807 large file records processed. 0 bad file records processed. 0 EA records processed. 60 reparse records processed. CHKDSK is verifying indexes (stage 2 of 3)...
668668 index entries processed. Index verification completed.
0 unindexed files scanned. 0 unindexed files recovered. CHKDSK is verifying security descriptors (stage 3 of 3)...
550400 file SDs/SIDs processed. Cleaning up 4348 unused index entries from index $SII of file 0x9.
Cleaning up 4348 unused index entries from index $SDH of file 0x9.
Cleaning up 4348 unused security descriptors.
Security descriptor verification completed.
59135 data files processed. CHKDSK is verifying Usn Journal...
33848776 USN bytes processed. Usn Journal verification completed.
Windows has checked the file system and found no problems.
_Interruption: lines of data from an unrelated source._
$ cat src/sv/btop_pkg.sv
`default_nettype none
package btop_pkg;

   localparam int unsigned MAX_LEVELS_DEFAULT = 256;
   localparam int unsigned CSR_INDEX_W = 3;

   localparam logic [31:0] ONE_Q30 = 32'h4000_0000;
   localparam logic [31:0] SPOT_RESET = 32'd6553600;
   localparam logic [31:0] UP_RESET = 32'h4000_0000;
   localparam logic [30:0] DOWN_RESET = 31'h4000_0000;
   localparam logic [30:0] PROB_RESET = 31'h2000_0000;
   localparam logic [30:0] DISC_RESET = 31'h4000_0000;
   localparam logic [8:0] LEVEL_RESET = 9'd1;

   localparam logic [2:0] CSR_SPOT = 3'd0;
   localparam logic [2:0] CSR_UP = 3'd1;
   localparam logic [2:0] CSR_DOWN = 3'd2;
   localparam logic [2:0] CSR_PROB = 3'd3;
   localparam logic [2:0] CSR_DISC = 3'd4;
   localparam logic [2:0] CSR_LEVEL = 3'd5;

   typedef enum logic [4:0] {
      ST_IDLE, ST_INIT,
      ST_BU_RD, ST_BU_MUL, ST_BU_WR,
      ST_BD_RD, ST_BD_MUL, ST_BD_WR,
      ST_PAY_RD, ST_PAY_WR,
      ST_FLD_RD1, ST_FLD_RD2, ST_FLD_M2, ST_FLD_SUM, ST_FLD_DISC, ST_FLD_WR,
      ST_OUT_RD, ST_OUT_WAIT
   } state_type;

   typedef enum logic [2:0] {
      MB_UP, MB_DOWN, MB_PROB, MB_NPROB, MB_DISC
   } mul_sel_type;

   typedef enum logic [1:0] {
      WR_SPOT, WR_PROD, WR_PAYOFF
   } wr_sel_type;

   typedef struct packed {
      logic        take_req;
      logic        rd_en;
      logic        wr_en;
      wr_sel_type  wr_sel;
      logic        mul_en;
      logic        mul_a_v;
      mul_sel_type mul_sel;
      logic        acc_load;
      logic        acc_add;
      logic        v_load;
      logic        out_load;
   } cmd_type;

endpackage
`default_nettype wire

$ cat src/sv/btop_controller.sv
`default_nettype none
module btop_controller
   import btop_pkg::*;
#(
   parameter int unsigned MAX_LEVELS = MAX_LEVELS_DEFAULT,
   parameter int unsigned AW = $clog2(MAX_LEVELS)
) (
   input  wire logic          clock,
   input  wire logic          reset,
   input  wire logic          start,
   output logic               busy,
   input  wire logic [AW-1:0] last_idx,
   input  wire logic          out_free,
   output cmd_type            cmd,
   output logic [AW-1:0]      rd_addr,
   output logic [AW-1:0]      wr_addr
);
   state_type state_ff, state_in;
   logic [AW-1:0] i_ff, i_in, j_ff, j_in;

   always_ff @(posedge clock) begin
      if (reset) begin
         state_ff <= ST_IDLE;
         i_ff <= '0;
         j_ff <= '0;
      end else begin
         state_ff <= state_in;
         i_ff <= i_in;
         j_ff <= j_in;
      end
   end

   always_comb begin
      state_in = state_ff;
      i_in = i_ff;
      j_in = j_ff;
      cmd = '0;
      cmd.wr_sel = WR_PROD;
      cmd.mul_sel = MB_UP;
      rd_addr = j_ff;
      wr_addr = j_ff;
      busy = (state_ff != ST_IDLE);
      case (state_ff)
         ST_IDLE: begin
            if (start) begin
               cmd.take_req = 1'b1;
               state_in = ST_INIT;
            end
         end
         ST_INIT: begin
            cmd.wr_en = 1'b1;
            cmd.wr_sel = WR_SPOT;
            wr_addr = '0;
            i_in = AW'(1);
            j_in = '0;
            state_in = (last_idx == '0) ? ST_PAY_RD : ST_BU_RD;
         end
         ST_BU_RD: begin
            cmd.rd_en = 1'b1;
            rd_addr = i_ff - AW'(1);
            state_in = ST_BU_MUL;
         end
         ST_BU_MUL: begin
            cmd.mul_en = 1'b1;
            cmd.mul_sel = MB_UP;
            state_in = ST_BU_WR;
         end
         ST_BU_WR: begin
            cmd.wr_en = 1'b1;
            wr_addr = i_ff;
            j_in = '0;
            state_in = ST_BD_RD;
         end
         ST_BD_RD: begin
            cmd.rd_en = 1'b1;
            state_in = ST_BD_MUL;
         end
         ST_BD_MUL: begin
            cmd.mul_en = 1'b1;
            cmd.mul_sel = MB_DOWN;
            state_in = ST_BD_WR;
         end
         ST_BD_WR: begin
            cmd.wr_en = 1'b1;
            if (j_ff == i_ff - AW'(1)) begin
               j_in = '0;
               if (i_ff == last_idx) state_in = ST_PAY_RD;
               else begin
                  i_in = i_ff + AW'(1);
                  state_in = ST_BU_RD;
               end
            end else begin
               j_in = j_ff + AW'(1);
               state_in = ST_BD_RD;
            end
         end
         ST_PAY_RD: begin
            cmd.rd_en = 1'b1;
            state_in = ST_PAY_WR;
         end
         ST_PAY_WR: begin
            cmd.wr_en = 1'b1;
            cmd.wr_sel = WR_PAYOFF;
            if (j_ff == last_idx) begin
               j_in = '0;
               i_in = last_idx;
               state_in = (last_idx == '0) ? ST_OUT_RD : ST_FLD_RD1;
            end else begin
               j_in = j_ff + AW'(1);
               state_in = ST_PAY_RD;
            end
         end
         ST_FLD_RD1: begin
            cmd.rd_en = 1'b1;
            rd_addr = j_ff + AW'(1);
            state_in = ST_FLD_RD2;
         end
         ST_FLD_RD2: begin
            // multiply the up node while the down node is read
            cmd.rd_en = 1'b1;
            cmd.mul_en = 1'b1;
            cmd.mul_sel = MB_PROB;
            state_in = ST_FLD_M2;
         end
         ST_FLD_M2: begin
            cmd.acc_load = 1'b1;
            cmd.mul_en = 1'b1;
            cmd.mul_sel = MB_NPROB;
            state_in = ST_FLD_SUM;
         end
         ST_FLD_SUM: begin
            cmd.acc_add = 1'b1;
            cmd.v_load = 1'b1;
            state_in = ST_FLD_DISC;
         end
         ST_FLD_DISC: begin
            cmd.mul_en = 1'b1;
            cmd.mul_a_v = 1'b1;
            cmd.mul_sel = MB_DISC;
            state_in = ST_FLD_WR;
         end
         ST_FLD_WR: begin
            cmd.wr_en = 1'b1;
            if (j_ff == i_ff - AW'(1)) begin
               j_in = '0;
               if (i_ff == AW'(1)) state_in = ST_OUT_RD;
               else begin
                  i_in = i_ff - AW'(1);
                  state_in = ST_FLD_RD1;
               end
            end else begin
               j_in = j_ff + AW'(1);
               state_in = ST_FLD_RD1;
            end
         end
         ST_OUT_RD: begin
            cmd.rd_en = 1'b1;
            rd_addr = '0;
            state_in = ST_OUT_WAIT;
         end
         ST_OUT_WAIT: begin
            // hold the root word until the output register frees up
            if (out_free) begin
               cmd.out_load = 1'b1;
               state_in = ST_IDLE;
            end
         end
         default: state_in = ST_IDLE;
      endcase
   end

`ifndef SYNTHESIS
   a_start: assert property (@(posedge clock) disable iff (reset)
      (start && state_ff == ST_IDLE) |=> state_ff == ST_INIT)
      else $error("request not taken into init");
   a_out: assert property (@(posedge clock) disable iff (reset)
      cmd.out_load |-> out_free)
      else $error("result loaded over a pending word");
   a_port: assert property (@(posedge clock) disable iff (reset)
      cmd.wr_en |-> !cmd.rd_en)
      else $error("read and write in one cycle");
   a_fold: assert property (@(posedge clock) disable iff (reset)
      (state_ff == ST_FLD_RD1) |-> (j_ff < i_ff))
      else $error("fold index out of level");
`endif

endmodule
`default_nettype wire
471998463 KB total disk space.
174646740 KB in 471025 files.
235968 KB in 59136 indexes.
0 KB in bad sectors.
833539 KB in use by the system.
65536 KB occupied by the log file.
296282216 KB available on disk.

4096 bytes in each allocation unit.
117999615 total allocation units on disk.
74070554 allocation units available on disk.

Here are the results of the troubleshooter:

Hardware and Devices Publisher details 

Issues found 
Hardware changes might not have been detectedHardware changes might not have been detected Detected 
Scan for recent hardware changes Completed 

Potential issues that were checked 
Windows Update configured to never install driversWindows Update configured to never install drivers
Driver updates aren't automatically installed when detected by Windows Update. Issue not present 

Issues found Detection details 

6 Hardware changes might not have been detected Detected 

Scan for recent hardware changes Completed 

Scanning might find new devices attached to your computer and install them. 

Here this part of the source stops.